It was an ironic moment for him to lose his job, Moore notes. “I was laid off on Tuesday, and the following Friday I was in Austin, Texas, training to become a career consultant for ACS,” he says. He came out of that training with certification to help members prepare résumés and interviews and to search for jobs. The training would come in handy in a more personal way.

“I was, of course, scared,” Moore recalls. “I have a family and I had a mortgage to pay.” He knew the severance package from Lilly would hold him over for a while, but just for a while. “What I was most concerned about was that I would have to relocate, and in this economy, it is impossible to sell a home,” Moore says.

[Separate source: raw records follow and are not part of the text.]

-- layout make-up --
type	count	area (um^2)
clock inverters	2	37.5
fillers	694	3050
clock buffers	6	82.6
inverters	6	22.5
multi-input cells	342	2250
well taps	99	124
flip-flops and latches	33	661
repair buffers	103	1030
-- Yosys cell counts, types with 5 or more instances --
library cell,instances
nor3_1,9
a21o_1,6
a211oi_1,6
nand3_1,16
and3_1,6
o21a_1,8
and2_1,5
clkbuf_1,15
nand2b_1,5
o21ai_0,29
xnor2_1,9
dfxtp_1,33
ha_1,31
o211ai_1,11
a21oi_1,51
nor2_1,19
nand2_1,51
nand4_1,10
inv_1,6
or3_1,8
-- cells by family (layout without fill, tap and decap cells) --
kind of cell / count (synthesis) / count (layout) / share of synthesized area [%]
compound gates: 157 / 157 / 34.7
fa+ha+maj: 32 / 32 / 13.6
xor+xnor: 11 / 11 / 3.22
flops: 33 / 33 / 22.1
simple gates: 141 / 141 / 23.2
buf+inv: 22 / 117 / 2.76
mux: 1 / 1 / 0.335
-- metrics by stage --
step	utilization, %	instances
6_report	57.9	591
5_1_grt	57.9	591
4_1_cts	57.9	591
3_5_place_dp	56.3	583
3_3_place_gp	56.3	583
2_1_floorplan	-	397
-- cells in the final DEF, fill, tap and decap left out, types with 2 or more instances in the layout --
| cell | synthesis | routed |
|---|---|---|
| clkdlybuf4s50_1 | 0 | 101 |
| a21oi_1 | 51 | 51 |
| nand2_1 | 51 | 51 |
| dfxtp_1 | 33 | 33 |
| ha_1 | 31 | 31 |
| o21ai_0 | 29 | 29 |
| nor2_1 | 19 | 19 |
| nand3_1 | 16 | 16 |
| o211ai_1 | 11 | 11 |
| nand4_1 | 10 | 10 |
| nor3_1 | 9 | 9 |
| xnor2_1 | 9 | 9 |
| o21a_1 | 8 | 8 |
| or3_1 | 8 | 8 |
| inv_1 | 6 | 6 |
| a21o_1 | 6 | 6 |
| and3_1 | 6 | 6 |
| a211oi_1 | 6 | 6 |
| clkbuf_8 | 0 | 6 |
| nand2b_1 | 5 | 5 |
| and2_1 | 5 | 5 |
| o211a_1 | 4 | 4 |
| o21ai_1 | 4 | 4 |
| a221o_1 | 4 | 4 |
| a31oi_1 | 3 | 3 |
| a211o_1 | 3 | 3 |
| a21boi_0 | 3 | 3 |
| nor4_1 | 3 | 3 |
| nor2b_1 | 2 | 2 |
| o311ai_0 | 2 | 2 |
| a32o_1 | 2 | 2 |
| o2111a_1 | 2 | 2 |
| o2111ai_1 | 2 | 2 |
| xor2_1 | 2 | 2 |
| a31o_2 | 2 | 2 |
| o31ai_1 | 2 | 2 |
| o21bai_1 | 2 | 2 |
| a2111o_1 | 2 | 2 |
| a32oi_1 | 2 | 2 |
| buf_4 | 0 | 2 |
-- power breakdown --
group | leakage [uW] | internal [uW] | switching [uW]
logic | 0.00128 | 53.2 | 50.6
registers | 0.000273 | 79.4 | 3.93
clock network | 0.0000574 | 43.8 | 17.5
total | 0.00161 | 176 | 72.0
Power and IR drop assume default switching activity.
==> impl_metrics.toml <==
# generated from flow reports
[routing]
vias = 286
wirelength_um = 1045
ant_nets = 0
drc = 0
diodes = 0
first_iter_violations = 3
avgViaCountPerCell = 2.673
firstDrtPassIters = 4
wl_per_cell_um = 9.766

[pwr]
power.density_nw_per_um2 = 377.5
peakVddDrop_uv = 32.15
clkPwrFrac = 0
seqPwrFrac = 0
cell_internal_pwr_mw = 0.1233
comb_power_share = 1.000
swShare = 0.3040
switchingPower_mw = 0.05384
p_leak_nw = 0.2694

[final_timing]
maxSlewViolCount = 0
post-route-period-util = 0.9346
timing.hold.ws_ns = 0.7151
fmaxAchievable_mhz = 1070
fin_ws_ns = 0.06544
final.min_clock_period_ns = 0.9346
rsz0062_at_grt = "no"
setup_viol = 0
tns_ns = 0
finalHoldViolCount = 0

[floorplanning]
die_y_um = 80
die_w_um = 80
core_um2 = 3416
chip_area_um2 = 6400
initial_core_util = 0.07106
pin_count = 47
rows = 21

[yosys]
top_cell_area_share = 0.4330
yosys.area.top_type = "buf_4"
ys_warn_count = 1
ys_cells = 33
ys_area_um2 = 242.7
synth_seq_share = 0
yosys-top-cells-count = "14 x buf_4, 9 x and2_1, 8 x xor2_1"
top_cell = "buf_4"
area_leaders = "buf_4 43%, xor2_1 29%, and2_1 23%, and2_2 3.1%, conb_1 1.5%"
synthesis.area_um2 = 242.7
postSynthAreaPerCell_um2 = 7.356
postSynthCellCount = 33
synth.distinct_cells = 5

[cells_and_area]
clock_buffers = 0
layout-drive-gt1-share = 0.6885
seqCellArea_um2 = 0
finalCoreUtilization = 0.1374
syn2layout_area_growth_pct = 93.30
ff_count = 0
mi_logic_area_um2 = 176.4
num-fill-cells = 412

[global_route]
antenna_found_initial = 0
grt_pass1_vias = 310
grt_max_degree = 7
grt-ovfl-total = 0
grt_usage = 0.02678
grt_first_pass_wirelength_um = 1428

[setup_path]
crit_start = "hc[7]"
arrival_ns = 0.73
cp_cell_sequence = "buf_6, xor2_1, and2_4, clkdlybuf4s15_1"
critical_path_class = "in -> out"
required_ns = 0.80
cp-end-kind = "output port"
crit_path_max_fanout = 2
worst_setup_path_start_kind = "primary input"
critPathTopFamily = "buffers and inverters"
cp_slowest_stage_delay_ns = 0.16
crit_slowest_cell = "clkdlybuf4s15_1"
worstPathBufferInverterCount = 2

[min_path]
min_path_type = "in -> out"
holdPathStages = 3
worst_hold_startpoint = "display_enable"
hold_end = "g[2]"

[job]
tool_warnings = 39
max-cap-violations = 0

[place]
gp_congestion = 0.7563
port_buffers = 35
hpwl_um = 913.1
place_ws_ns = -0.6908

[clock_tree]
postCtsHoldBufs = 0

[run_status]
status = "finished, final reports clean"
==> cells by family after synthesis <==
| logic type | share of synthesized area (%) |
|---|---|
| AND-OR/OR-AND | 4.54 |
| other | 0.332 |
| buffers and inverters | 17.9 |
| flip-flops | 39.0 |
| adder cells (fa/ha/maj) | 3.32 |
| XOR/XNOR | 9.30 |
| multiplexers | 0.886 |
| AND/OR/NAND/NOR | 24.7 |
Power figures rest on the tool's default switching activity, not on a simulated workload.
===== /design/flow/design.v =====
module CLKDivider(clock_in, clock_out);
input logic clock_in;  
output logic clock_out = 0;  
always @(posedge clock_in)
	clock_out <= !clock_out;
endmodule
module VGA640x480(clk, rst, HSYNC, VSYNC, inDisplayArea, CounterX, CounterY);
	input logic clk;
	input logic rst;
	output logic HSYNC;
	output logic VSYNC;
	output logic inDisplayArea;
	output logic [9:0] CounterX;
	output logic [8:0] CounterY;
	logic CounterXmaxed; 
	logic CounterYmaxed;
	always @(posedge clk)
		if (rst)
			CounterX = 0;
		else
			begin
				if (CounterXmaxed)
					CounterX <= 0;
				else
					CounterX <= CounterX + 1;
			end
	always @(posedge clk)
		begin
			if(rst) 				
				CounterY = 0;
			else
			begin
				if (CounterXmaxed)
					begin
						if(CounterYmaxed)
							CounterY <= 0;
						else
							CounterY <= CounterY + 1;
					end
			end
		end
	always @(posedge clk)
		begin
			HSYNC = (CounterX < 96)? 1'b1:1'b0;    
			VSYNC = (CounterY < 2) ? 1'b1:1'b0;    
		end
	always @(posedge clk)
		begin
			inDisplayArea = (CounterX < 640) && (CounterY < 480)? 1'b1:1'b0;
		end
	assign CounterXmaxed = (CounterX == 800);  
	assign CounterYmaxed = (CounterY == 525);  
endmodule
==> flow/run.sh <==
#!/bin/bash
# OpenROAD 26Q1-2900-gdf79404cd8, Yosys 0.63+post, stock flow scripts
make -C /OpenROAD-flow-scripts/flow DESIGN_CONFIG=/design/flow/config.mk WORK_HOME=/design/flow/orfs finish
==> flow/config.mk <==
export PLATFORM = sky130hd
export DESIGN_NAME = uart_tx
export DESIGN_NICKNAME = uart_tx
export VERILOG_FILES = /design/flow/design.v
export SDC_FILE = /design/flow/constraint.sdc
export NUM_CORES = 4
export LEC_CHECK = 1
export CORE_AREA = 10 10 103 103
export DIE_AREA = 0 0 113 113
export SYNTH_HDL_FRONTEND = slang
==> flow/constraint.sdc <==
current_design uart_tx

set clk_period 3.4
set clk_io_pct 0.2

create_clock -name clk0 -period $clk_period [get_ports {clk_i}]

set non_clock_inputs [all_inputs -no_clocks]
set_input_delay [expr $clk_period * $clk_io_pct] -clock clk0 $non_clock_inputs
set_output_delay [expr $clk_period * $clk_io_pct] -clock clk0 [all_outputs]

Fear gave way to optimism as Moore, in his words, “opened my horizons.” He was most experienced in the quality-control and quality-assurance area, but he warmed to the possibility of seeking positions with different job descriptions. And he tapped into his network at the professional networking site LinkedIn to help his cause. One of those interactions proved particularly fateful. A colleague from his Icos days who had gotten a job at Seattle Genetics, a small company intent on finding and developing biologic drugs to treat Hodgkin’s lymphoma, told Moore about a job opening at the company. “She told me to send a résumé to the hiring manager, who was getting pressure to fill the slot,” Moore says.

By opening himself up to a “facilities position,” Moore found a job that suits him at a company just two blocks from the one that had dropped him from the payroll. His new job combines quality control with validating, certifying, and maintaining analytical equipment. Says Moore, “I love my job.”